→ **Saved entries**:
======

==> src/epc_map.vh <==
// Register map and field constants for the eight-bit port pin control block.
`ifndef EPC_MAP_VH
`define EPC_MAP_VH

// ============================================================================
// Register offsets (byte addresses)
// ============================================================================
`define EPC_OFS_OUT_EN      8'h04
`define EPC_OFS_FUNC_ONE    8'h08
`define EPC_OFS_FUNC_TWO    8'h0c
`define EPC_OFS_DRV_TYPE    8'h28
`define EPC_OFS_PULLUP      8'h2c
`define EPC_OFS_PULLDOWN    8'h30

// ============================================================================
// Reset values and masks
// ============================================================================
`define EPC_RST_BYTE        8'h00
`define EPC_RST_WORD        32'h0000_0000
`define EPC_MASK_ALL        8'hff
`define EPC_MASK_FUNC_TWO   8'hd4

// ============================================================================
// Function select one fields
// ============================================================================
`define EPC_F1_TMR3_OUT     7
`define EPC_F1_TMR3_IN      6
`define EPC_F1_TMR2_OUT     5
`define EPC_F1_TMR2_IN      4
`define EPC_F1_TMR4_OUT     3
`define EPC_F1_SER0_CLK     2
`define EPC_F1_SER0_RX      1
`define EPC_F1_SER0_TX      0

// ============================================================================
// Function select two fields
// ============================================================================
`define EPC_F2_EXT_EXT_INTERRUPT_SEVEN     7
`define EPC_F2_EXT_EXT_INTERRUPT_SIX     6
`define EPC_F2_EXT_EXT_INTERRUPT_FIVE     4
`define EPC_F2_SER0_CTS     2

`endif

==> src/epc_port.v <==
// Pin control for an eight-bit general-purpose port with alternate functions.
//
// Local design decisions: the address-and-strobe port and the address map.
`timescale 1ns/1ps
`include "epc_map.vh"

//
// Function
// RQ1: Per-pin output enable bits 7..0; one enables driver; reset zero.
// RQ2: Function select one bits 7..4 route timer3 out/in, timer2 out/in.
// RQ3: Function select one bit3 timer4 out; bits 2..0 serial0 clock, receive, transmit.
// RQ4: Function select two bits 7,6,4 external interrupts; bit2 clear-to-send; others zero.
// RQ5: Per-pin driver type; zero push-pull, one open-drain; reset zero.
// RQ6: Per-pin pull-up enable bits; one enables; reset zero.
// RQ7: Per-pin pull-down enable bits; one enables; reset zero.
// RQ8: After reset all pins are plain port pins, everything disabled.
// RQ9: Bits 31..8 of every register read zero; writes there ignored.
module epc_port (
    // Clock, enable, reset
    input  wire        i_clk_sys,
    input  wire        i_ce,
    input  wire        i_rst,
    // Register port
    input  wire [7:0]  i_addr,
    input  wire [31:0] i_wdata,
    input  wire        i_wr,
    input  wire        i_rd,
    output reg  [31:0] o_rdata_ff,
    // Port data from the data register and pads
    input  wire [7:0]  i_port_out,
    input  wire [7:0]  i_pad_in,
    // Peripheral outputs routed to pins
    input  wire        i_timer_ch3_output,
    input  wire        i_timer_ch2_output,
    input  wire        i_timer_ch4_output,
    input  wire        i_serial0_clock_out,
    input  wire        i_serial0_clock_oe,
    input  wire        i_serial0_transmit,
    // Pad controls
    output reg  [7:0]  o_pad_out_ff,
    output reg  [7:0]  o_pad_oe_ff,
    output reg  [7:0]  o_pad_pullup_ff,
    output reg  [7:0]  o_pad_pulldown_ff,
    // Peripheral inputs taken from pins
    output reg         o_timer_ch3_input_ff,
    output reg         o_timer_ch2_input_ff,
    output reg         o_serial0_clock_in_ff,
    output reg         o_serial0_receive_ff,
    output reg         o_serial0_clear_to_send_ff,
    output reg         o_ext_interrupt_seven_ff,
    output reg         o_ext_interrupt_six_ff,
    output reg         o_ext_interrupt_five_ff
);

    // ========================================================================
    // Register file
    // ========================================================================
    wire [7:0] pin_output_enable;
    wire [7:0] pin_function_select_one;
    wire [7:0] pin_function_select_two;
    wire [7:0] pin_driver_type;
    wire [7:0] pin_pullup_enable;
    wire [7:0] pin_pulldown_enable;

    function wr_hit;
        input [7:0] addr;
        input [7:0] ofs;
        begin
            wr_hit = i_wr && (addr == ofs);
        end
    endfunction

    // Only the low byte of the write data is stored.
    epc_reg8 #(.WMASK(`EPC_MASK_ALL)) u_out_en ( // RQ1 RQ9
        .i_clk_sys (i_clk_sys),
        .i_rst     (i_rst),
        .i_ce      (i_ce),
        .i_we      (wr_hit(i_addr, `EPC_OFS_OUT_EN)),
        .i_wdata   (i_wdata[7:0]),
        .o_q_ff    (pin_output_enable)
    );

    epc_reg8 #(.WMASK(`EPC_MASK_ALL)) u_func_one ( // RQ2 RQ3
        .i_clk_sys (i_clk_sys),
        .i_rst     (i_rst),
        .i_ce      (i_ce),
        .i_we      (wr_hit(i_addr, `EPC_OFS_FUNC_ONE)),
        .i_wdata   (i_wdata[7:0]),
        .o_q_ff    (pin_function_select_one)
    );

    epc_reg8 #(.WMASK(`EPC_MASK_FUNC_TWO)) u_func_two ( // RQ4
        .i_clk_sys (i_clk_sys),
        .i_rst     (i_rst),
        .i_ce      (i_ce),
        .i_we      (wr_hit(i_addr, `EPC_OFS_FUNC_TWO)),
        .i_wdata   (i_wdata[7:0]),
        .o_q_ff    (pin_function_select_two)
    );

    epc_reg8 #(.WMASK(`EPC_MASK_ALL)) u_drv_type ( // RQ5
        .i_clk_sys (i_clk_sys),
        .i_rst     (i_rst),
        .i_ce      (i_ce),
        .i_we      (wr_hit(i_addr, `EPC_OFS_DRV_TYPE)),
        .i_wdata   (i_wdata[7:0]),
        .o_q_ff    (pin_driver_type)
    );

    epc_reg8 #(.WMASK(`EPC_MASK_ALL)) u_pullup ( // RQ6
        .i_clk_sys (i_clk_sys),
        .i_rst     (i_rst),
        .i_ce      (i_ce),
        .i_we      (wr_hit(i_addr, `EPC_OFS_PULLUP)),
        .i_wdata   (i_wdata[7:0]),
        .o_q_ff    (pin_pullup_enable)
    );

    epc_reg8 #(.WMASK(`EPC_MASK_ALL)) u_pulldown ( // RQ7
        .i_clk_sys (i_clk_sys),
        .i_rst     (i_rst),
        .i_ce      (i_ce),
        .i_we      (wr_hit(i_addr, `EPC_OFS_PULLDOWN)),
        .i_wdata   (i_wdata[7:0]),
        .o_q_ff    (pin_pulldown_enable)
    );

    // ========================================================================
    // Read path
    // ========================================================================
    reg [31:0] nxt_rdata;

    always @* begin
        nxt_rdata = `EPC_RST_WORD;
        case (i_addr)
            `EPC_OFS_OUT_EN:   nxt_rdata = {24'h00_0000, pin_output_enable}; // RQ9
            `EPC_OFS_FUNC_ONE: nxt_rdata = {24'h00_0000, pin_function_select_one};
            `EPC_OFS_FUNC_TWO: nxt_rdata = {24'h00_0000, pin_function_select_two}; // RQ4
            `EPC_OFS_DRV_TYPE: nxt_rdata = {24'h00_0000, pin_driver_type};
            `EPC_OFS_PULLUP:   nxt_rdata = {24'h00_0000, pin_pullup_enable};
            `EPC_OFS_PULLDOWN: nxt_rdata = {24'h00_0000, pin_pulldown_enable};
            default:           nxt_rdata = `EPC_RST_WORD;
        endcase
    end

    // Read data stand for exactly one cycle after the strobe, zero otherwise.
    always @(posedge i_clk_sys) begin
        if (i_rst) begin
            o_rdata_ff <= `EPC_RST_WORD;
        end else if (i_ce) begin
            o_rdata_ff <= i_rd ? nxt_rdata : `EPC_RST_WORD;
        end
    end

    // ========================================================================
    // Pin multiplexing
    // ========================================================================
    reg [7:0] nxt_src;
    reg [7:0] nxt_drive;
    reg [7:0] nxt_out;
    reg [7:0] nxt_oe;

    always @* begin
        nxt_src = i_port_out;
        nxt_drive = pin_output_enable; // RQ1
        if (pin_function_select_one[`EPC_F1_TMR3_OUT]) begin // RQ2
            nxt_src[`EPC_F1_TMR3_OUT] = i_timer_ch3_output;
        end
        if (pin_function_select_one[`EPC_F1_TMR2_OUT]) begin // RQ2
            nxt_src[`EPC_F1_TMR2_OUT] = i_timer_ch2_output;
        end
        if (pin_function_select_one[`EPC_F1_TMR4_OUT]) begin // RQ3
            nxt_src[`EPC_F1_TMR4_OUT] = i_timer_ch4_output;
        end
        // The serial clock pin is bidirectional; its master decides direction.
        if (pin_function_select_one[`EPC_F1_SER0_CLK]) begin // RQ3
            nxt_src[`EPC_F1_SER0_CLK] = i_serial0_clock_out;
            nxt_drive[`EPC_F1_SER0_CLK] = pin_output_enable[`EPC_F1_SER0_CLK] & i_serial0_clock_oe;
        end
        if (pin_function_select_one[`EPC_F1_SER0_TX]) begin // RQ3
            nxt_src[`EPC_F1_SER0_TX] = i_serial0_transmit;
        end
        // Open drain drives only a low; a high releases the pin to the pull-up.
        nxt_out = nxt_src & ~pin_driver_type; // RQ5
        nxt_oe = nxt_drive & ~(pin_driver_type & nxt_src); // RQ5
    end

    // ========================================================================
    // Output flip-flops
    // ========================================================================
    always @(posedge i_clk_sys) begin
        if (i_rst) begin // RQ8
            o_pad_out_ff               <= `EPC_RST_BYTE;
            o_pad_oe_ff                <= `EPC_RST_BYTE;
            o_pad_pullup_ff            <= `EPC_RST_BYTE;
            o_pad_pulldown_ff          <= `EPC_RST_BYTE;
            o_timer_ch3_input_ff       <= 1'b0;
            o_timer_ch2_input_ff       <= 1'b0;
            o_serial0_clock_in_ff      <= 1'b0;
            o_serial0_receive_ff       <= 1'b0;
            o_serial0_clear_to_send_ff <= 1'b0;
            o_ext_interrupt_seven_ff   <= 1'b0;
            o_ext_interrupt_six_ff     <= 1'b0;
            o_ext_interrupt_five_ff    <= 1'b0;
        end else if (i_ce) begin
            o_pad_out_ff      <= nxt_out;
            o_pad_oe_ff       <= nxt_oe; // RQ1
            o_pad_pullup_ff   <= pin_pullup_enable; // RQ6
            o_pad_pulldown_ff <= pin_pulldown_enable; // RQ7
            // A deselected function input sees a steady low.
            o_timer_ch3_input_ff  <= pin_function_select_one[`EPC_F1_TMR3_IN] & i_pad_in[`EPC_F1_TMR3_IN]; // RQ2
            o_timer_ch2_input_ff  <= pin_function_select_one[`EPC_F1_TMR2_IN] & i_pad_in[`EPC_F1_TMR2_IN]; // RQ2
            o_serial0_clock_in_ff <= pin_function_select_one[`EPC_F1_SER0_CLK] & i_pad_in[`EPC_F1_SER0_CLK]; // RQ3
            o_serial0_receive_ff  <= pin_function_select_one[`EPC_F1_SER0_RX] & i_pad_in[`EPC_F1_SER0_RX]; // RQ3
            o_serial0_clear_to_send_ff <= pin_function_select_two[`EPC_F2_SER0_CTS]
                                          & i_pad_in[`EPC_F2_SER0_CTS]; // RQ4
            o_ext_interrupt_seven_ff <= pin_function_select_two[`EPC_F2_EXT_EXT_INTERRUPT_SEVEN] & i_pad_in[`EPC_F2_EXT_EXT_INTERRUPT_SEVEN]; // RQ4
            o_ext_interrupt_six_ff   <= pin_function_select_two[`EPC_F2_EXT_EXT_INTERRUPT_SIX] & i_pad_in[`EPC_F2_EXT_EXT_INTERRUPT_SIX]; // RQ4
            o_ext_interrupt_five_ff  <= pin_function_select_two[`EPC_F2_EXT_EXT_INTERRUPT_FIVE] & i_pad_in[`EPC_F2_EXT_EXT_INTERRUPT_FIVE]; // RQ4
        end
    end

endmodule // epc_port

==> src/epc_reg8.v <==
// One eight-bit control register with a write mask and clock enable.
`timescale 1ns/1ps

module epc_reg8 #(
    parameter [7:0] WMASK = 8'hff
) (
    // Clock and reset
    input  wire       i_clk_sys,
    input  wire       i_rst,
    input  wire       i_ce,
    // Write port
    input  wire       i_we,
    input  wire [7:0] i_wdata,
    // Stored value
    output reg  [7:0] o_q_ff
);

    // ========================================================================
    // Storage
    // ========================================================================
    // Masked bits never store, so they read as zero.
    always @(posedge i_clk_sys) begin
        if (i_rst) begin
            o_q_ff <= 8'h00;
        end else if (i_ce && i_we) begin
            o_q_ff <= i_wdata & WMASK;
        end
    end

endmodule // epc_reg8

==> config.mk <==
export PLATFORM = sky130hd
export DESIGN_NAME = epc_port
export DESIGN_NICKNAME = d
export VERILOG_FILES = /design/src/epc_port.v /design/src/epc_reg8.v
export VERILOG_INCLUDE_DIRS = /design/src
export SDC_FILE = /design/constraint.sdc
export NUM_CORES = 1
export LEC_CHECK = 0
export ABC_CLOCK_PERIOD_IN_PS = 2200
export BUFFER_PORTS_ARGS = -buffer_cell sky130_fd_sc_hd__buf_2
export CAP_MARGIN = 20
export CORE_MARGIN = 5
export CORE_UTILIZATION = 50
export DETAILED_ROUTE_END_ITERATION = 16
export PLACE_DENSITY_LB_ADDON = 0.08
export SETUP_SLACK_MARGIN = 0.15
export SYNTH_ARGS = -nofsm -noshare
export SYNTH_HDL_FRONTEND = slang
export SYNTH_SLANG_ARGS = --single-unit
==> constraint.sdc <==
create_clock -name i_clk_sys -period 2.2 [get_ports i_clk_sys]
set_input_delay 0.44 -clock i_clk_sys [delete_from_list [all_inputs] [get_ports i_clk_sys]]
set_output_delay 0.44 -clock i_clk_sys [all_outputs]
set_load 0.01 [all_outputs]
==> results by group, run 1 <==
Timing
  • Fin. Hold Viols: 0
  • Minimum clock period: 1.87 ns
  • Final setup viols: 0
  • RSZ-0062 raised after global routing: false
  • Max Transition Viols Final: 0
  • WHS: 0.324 ns
  • Worst Skew: 0.0173 ns
  • Max Freq: 536 MHz
  • Post-route clock period utilization: 0.849

Floorplan
  • I/O pin count: 139
  • Die ar.: 9960 um^2
  • Die width: 99.8 um
  • Core area: 7810 um^2
  • Initial Util: 0.517
  • # rows: 32
  • DIE HEIGHT: 99.8 um

Clock tree
  • Hold_buf cts: 0
  • CTS H-tree depth: 3
  • Clock root cell: clkbuf_8
  • # clock sinks: 92
  • Clock-pin slew on the worst setup and hold paths: 0.10 ns
  • Postcts setup bufs: 0
  • Post_cts resized: 0
  • Num CTS Buffers: 9
  • Clock Latency Late Sink: 0.37 ns
  • Clock buffer depth: 2
  • CTS tree: built

Yosys
  • Synth Area in XOR/XNOR: 0
  • Flops & latches, synth: 92
  • Yosys top cell by area: dfxtp_1
  • Sequential area share after synthesis: 0.457
  • Synth Area in Adders: 0
  • Synth Area in Simple Gates: 0.193
  • Ys flop type: dfxtp_1
  • Largest family of logic cells by synthesized area: simple AND/OR/NAND/NOR gates
  • Most common cell in the netlist: dfxtp_1
  • Cell variety after synth: 39
  • Number of synthesized flops with an enable pin: 0
  • Asr flop ratio synth: 0
  • Mapped Cells: 441
  • Syn avg cell area: 9.15 um^2
  • Area contributors post-synth: dfxtp_1 46%, mux2i_1 16%, nor2_1 6.3%
  • Synth cell count leaders: 92 x dfxtp_1, 68 x nor2_1, 64 x mux2i_1, 30 x a21oi_1, 28 x nand2_1
  • Top-area cell type share of the netlist area: 0.457
  • Synthesized area: 4030 um^2
  • Compound-Gate Fraction of Synth Area: 0.108
  • Synth Warn #: 0
  • Post-synthesis mux area share: 0.167

Critical path
  • CP Depth: 7
  • Worst r2r path cells: 5
  • Crit path DAT: 2.10 ns
  • Cell Chain, Critical Path: buf_2 > nor4_2 > nand3_1 > nor3b_1 > buf_4 > mux2i_1 > nor2_1
  • CP max-delay cell: nor3b_1
  • CP bufs+invs: 2
  • Crit path largest cell delay: 0.40 ns
  • CP endpoint: u_drv_type.o_q_ff[4]
  • Startpoint Class: input port
  • CP required: 2.43 ns
  • FF-to-FF End: o_rdata_ff[7]
  • Crit-path leading delay family: simple AND/OR/NAND/NOR gates
  • Reg2Reg Setup Slack: 0.84 ns
  • CP Max Fanout: 6
  • CP Capture Type: flop
  • Worst setup startpoint: i_addr[1]
  • Critical path type: in -> reg
  • Reg2reg start: u_drv_type.o_q_ff[7]

Final layout
  • Final Instance Count excl. Fillers: 645
  • Area growth syn-to-layout: 18.7%
  • # diodes: 0
  • Post-layout util: 0.613
  • NumNets Final: 605
  • Layout cells sized above 1: 0.245
  • Filler cells: 713

Status
  • Status: completed

Detailed routing
  • Antenna Nets Post-Route: 0
  • # DRC: 0
  • First drt pass iteration count: 4
  • Wirelength, routed: 10600 um
  • DR WL/cell: 16.4 um
  • DRT iter0 DRCs: 168
  • Via count: 3359
  • Drt via density: 5.21

Place
  • Placed cells: 629
  • Port-buffer cells: 87
  • Detailed Place HPWL: 7820 um
  • Final GP Congestion: 0.926

Pwr
  • Total leakage power: 2.08 nW
  • Max rail drop VDD: 0.310 mV
  • Tot Pwr: 2.97 mW
  • Pwr Density: 619 nW/um^2

Global route
  • First-pass GRT wire length: 16500 um
  • Grt ovf: 0
  • Pin count of the biggest net entering global routing: 65
  • GRT Total Usage: 0.210
  • Initial antenna violation count: 0
  • Number of global-route vias before repair: 3141

Flow run
  • Max-Cap Viols: 0

Worst hold path
  • Hold/Removal Path Class: in -> reg
report_power, final:
part,total [mW],switching [mW],internal [mW]
logic,0.222,0.146,0.0764
registers,1.68,0.00405,1.67
clock network,1.07,0.639,0.428
through the flow:
stage,setup slack [ns],TNS (ns),instance area (um^2)
after floorplan,0.156,0,4120
after global placement,-0.0171,-0.0411,4610
after detailed placement,-0.00563,-0.00954,4610
after CTS,0.354,0,4790
after global routing,0.193,0,4790
final,0.333,0,4790
cell families after synthesis:
| family | after synthesis |
|---|---|
| other | 1 |
| muxes | 67 |
| DFF | 92 |
| AOI/OAI and AO/OA | 67 |
| and+or+nand+nor | 160 |
| buffers and inverters | 54 |
worst min-delay path, stage by stage:
cell and delay (ns):
buf_2 0.09, nand3_1 0.06, a21oi_1 0.06
layout by cell type (no fill, tap or decap), drive strengths merged, types with 3 or more instances in the layout:
cell,n
and3,5
dfxtp,92
conb,24
nand2,28
nor2b,6
nand3b,3
nor3,5
o22ai,4
a22o,7
a32oi,6
clkbuf,9
o211ai,4
nand2b,20
o21ai,5
buf,110
nor2,68
inv,11
mux2,3
a21oi,30
a221oi,4
mux2i,64
nand3,17
worst min-delay path by stage:
| stage | startpoint | endpoint | slack (ns) | depth (start not counted) |
|---|---|---|---|---|
| global placement | o_rdata_ff[3] | o_rdata_ff[3] | 0.44 | 2 |
| global route | i_pad_in[7] | o_ext_interrupt_seven_ff | 0.32 | 3 |
| finish | i_pad_in[7] | o_ext_interrupt_seven_ff | 0.32 | 3 |
| floorplan | u_pullup.o_q_ff[0] | u_pullup.o_q_ff[0] | 0.44 | 2 |
| CTS | i_pad_in[7] | o_ext_interrupt_seven_ff | 0.32 | 3 |
| detailed placement | o_rdata_ff[3] | o_rdata_ff[3] | 0.45 | 2 |
metal layers:
metal | vias up | track usage | share of wire
li1 | 1675 | - | -
met1 | 1562 | 0.289 | 0.46
met2 | 109 | 0.332 | 0.46
met3 | 13 | 0.0424 | 0.067
met4 | 0 | 0.0630 | 0.012
met5 | - | 0 | 0
cell type report:
cell class	instances	area (um^2)	share of cell area
sequential	92	1840	0.385
clock buffer	9	124	0.0259
multi-input combinational	318	1980	0.413
tap	102	128	0.0266
clock inverter	7	57.6	0.0120
inverter	7	26.3	0.00549
timing repair buffer	110	633	0.132
registers in the layout, summed over array words and instances (netlist names), 4 cells and up:
register and count:
o_pad_oe_ff 8, o_pad_out_ff 8, o_pad_pulldown_ff 8, o_pad_pullup_ff 8
o_rdata_ff 8, u_drv_type.o_q_ff 8, u_func_one.o_q_ff 8, u_func_two.o_q_ff 4
u_out_en.o_q_ff 8, u_pulldown.o_q_ff 8, u_pullup.o_q_ff 8
(Power assumes the default switching activity.)
==> inputs of run 2 (changes only) <==
--- a/config.mk
+++ b/config.mk
@@ -6,11 +6,11 @@
 export SDC_FILE = /design/constraint.sdc
 export NUM_CORES = 1
 export LEC_CHECK = 0
-export ABC_CLOCK_PERIOD_IN_PS = 2200
+export ABC_CLOCK_PERIOD_IN_PS = 1600
 export BUFFER_PORTS_ARGS = -buffer_cell sky130_fd_sc_hd__buf_2
 export CAP_MARGIN = 20
 export CORE_MARGIN = 5
-export CORE_UTILIZATION = 50
+export CORE_UTILIZATION = 45
 export DETAILED_ROUTE_END_ITERATION = 16
 export PLACE_DENSITY_LB_ADDON = 0.08
 export SETUP_SLACK_MARGIN = 0.15
==> constraint.sdc (replaced) <==
create_clock -name i_clk_sys -period 1.6 [get_ports i_clk_sys]
set_input_delay 0.32 -clock i_clk_sys [delete_from_list [all_inputs] [get_ports i_clk_sys]]
set_output_delay 0.32 -clock i_clk_sys [all_outputs]
set_load 0.01 [all_outputs]
==> run 2 against run 1 <==
Total power increased by 47%; register-to-register slack worse by 0.60 ns; die area grew 10%; worst hold slack worse by 0.11 ns; sequential cell count unchanged; worst setup slack lost 0.23 ns; clock-buffer cell count rose by 1; clock power is 58% higher; non-clock buffer count rose by 24; critical path type unchanged; core utilization decreased by 2.5 points.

======

→ **Directions**:
The lines to copy are those in the records above containing the word "repair".

→ **Written answer**:
  • Number of global-route vias before repair: 3141
timing repair buffer	110	633	0.132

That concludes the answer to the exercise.